2 tablespoons rice vinegar

1 teaspoon sugar

½ teaspoon salt, or more to taste

Directions

The first thing you want to do is generously season the short ribs with salt and pepper on all sides. Place it into an Instant Pot or pressure cooker and add the halved jalapenos, garlic, and beer. Seal the lid and close the pressure-release valve. Select “Pressure Cook” and set the pot at high for 40 minutes. 

While the meat is cooking, it’s time to prepare the sauce. Stir together the mint, hot water, vinegar, sugar, and salt. Add more vinegar or salt based on your liking. 

8. Parmesan Roasted Cauliflower and Chicken 

Cauliflower is another veggie in it’s peak season so take advantage of this cruciferous vegetable packed with nutrients now!
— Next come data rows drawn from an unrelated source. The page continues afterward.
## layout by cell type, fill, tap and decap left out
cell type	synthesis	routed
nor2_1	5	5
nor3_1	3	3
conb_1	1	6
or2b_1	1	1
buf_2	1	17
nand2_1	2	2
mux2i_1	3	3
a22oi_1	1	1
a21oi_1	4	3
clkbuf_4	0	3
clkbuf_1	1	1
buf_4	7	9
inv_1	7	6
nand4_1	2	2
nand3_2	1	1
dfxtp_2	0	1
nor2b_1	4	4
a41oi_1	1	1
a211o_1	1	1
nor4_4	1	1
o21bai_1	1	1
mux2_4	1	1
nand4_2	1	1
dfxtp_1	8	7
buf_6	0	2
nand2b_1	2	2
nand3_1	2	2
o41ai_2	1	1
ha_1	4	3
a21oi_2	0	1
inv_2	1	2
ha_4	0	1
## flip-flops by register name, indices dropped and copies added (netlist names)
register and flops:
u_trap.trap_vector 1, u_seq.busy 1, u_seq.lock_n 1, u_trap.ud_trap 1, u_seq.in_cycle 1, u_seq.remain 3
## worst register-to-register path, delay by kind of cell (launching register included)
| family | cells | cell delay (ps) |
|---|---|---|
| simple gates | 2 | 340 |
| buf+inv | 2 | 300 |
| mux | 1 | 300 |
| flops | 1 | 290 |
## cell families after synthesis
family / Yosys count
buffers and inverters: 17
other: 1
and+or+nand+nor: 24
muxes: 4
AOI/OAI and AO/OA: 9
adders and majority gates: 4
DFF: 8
Nothing pairs better with cauliflower than fresh herbs, lemon, and parmesan cheese. 

This dish is simple, fresh, and comforting. 

Image courtesy of Snixy Kitchen.

Ingredients

2 small heads cauliflower cut into florets

¼ cup and 2 teaspoons avocado oil or olive oil, divided

4 boneless skin-on chicken breasts

4 sprigs fresh thyme

½ cup parmesan cheese

1 tablespoon unsalted butter

Zest from 1 leemon

3 tablespoons toasted pine-nuts

1 tablespoon lemon juice

Salt & pepper to taste

Directions

Preheat your oven to 425 degrees. Toss the cauliflower with ¼ cup avocado oil, ½ teaspoon salt, and ¼ teaspoon pepper. Spread the cauliflower out into an even layer on a sheet pan. Add the thyme sprigs and roast for 25 minutes on the bottom rack. Toss every 10 minutes to help the cauliflower evenly brown.

While the cauliflower roasts, heat a large skillet over medium-heat. Rub the skins of the chicken with the 2 teaspoons avocado oil and sprinkle with a few pinches of salt and pepper. Place the chicken skin down on the pan and cook until it’s crispy, which should take about 5-7 minutes. Once they’re done, transfer to a plate.

Next, pull the cauliflower out of the oven and toss with parmesan, butter, and lemon zest. Place the chicken in the pan with cauliflower arranged all around it. Return the pan to the oven for an additional 20-25 minutes. When the chicken reaches an internal temp of 165 degrees, toss the cauliflower with lemon juice and sprinkle it with pine nuts. Serve each over pasta and enjoy!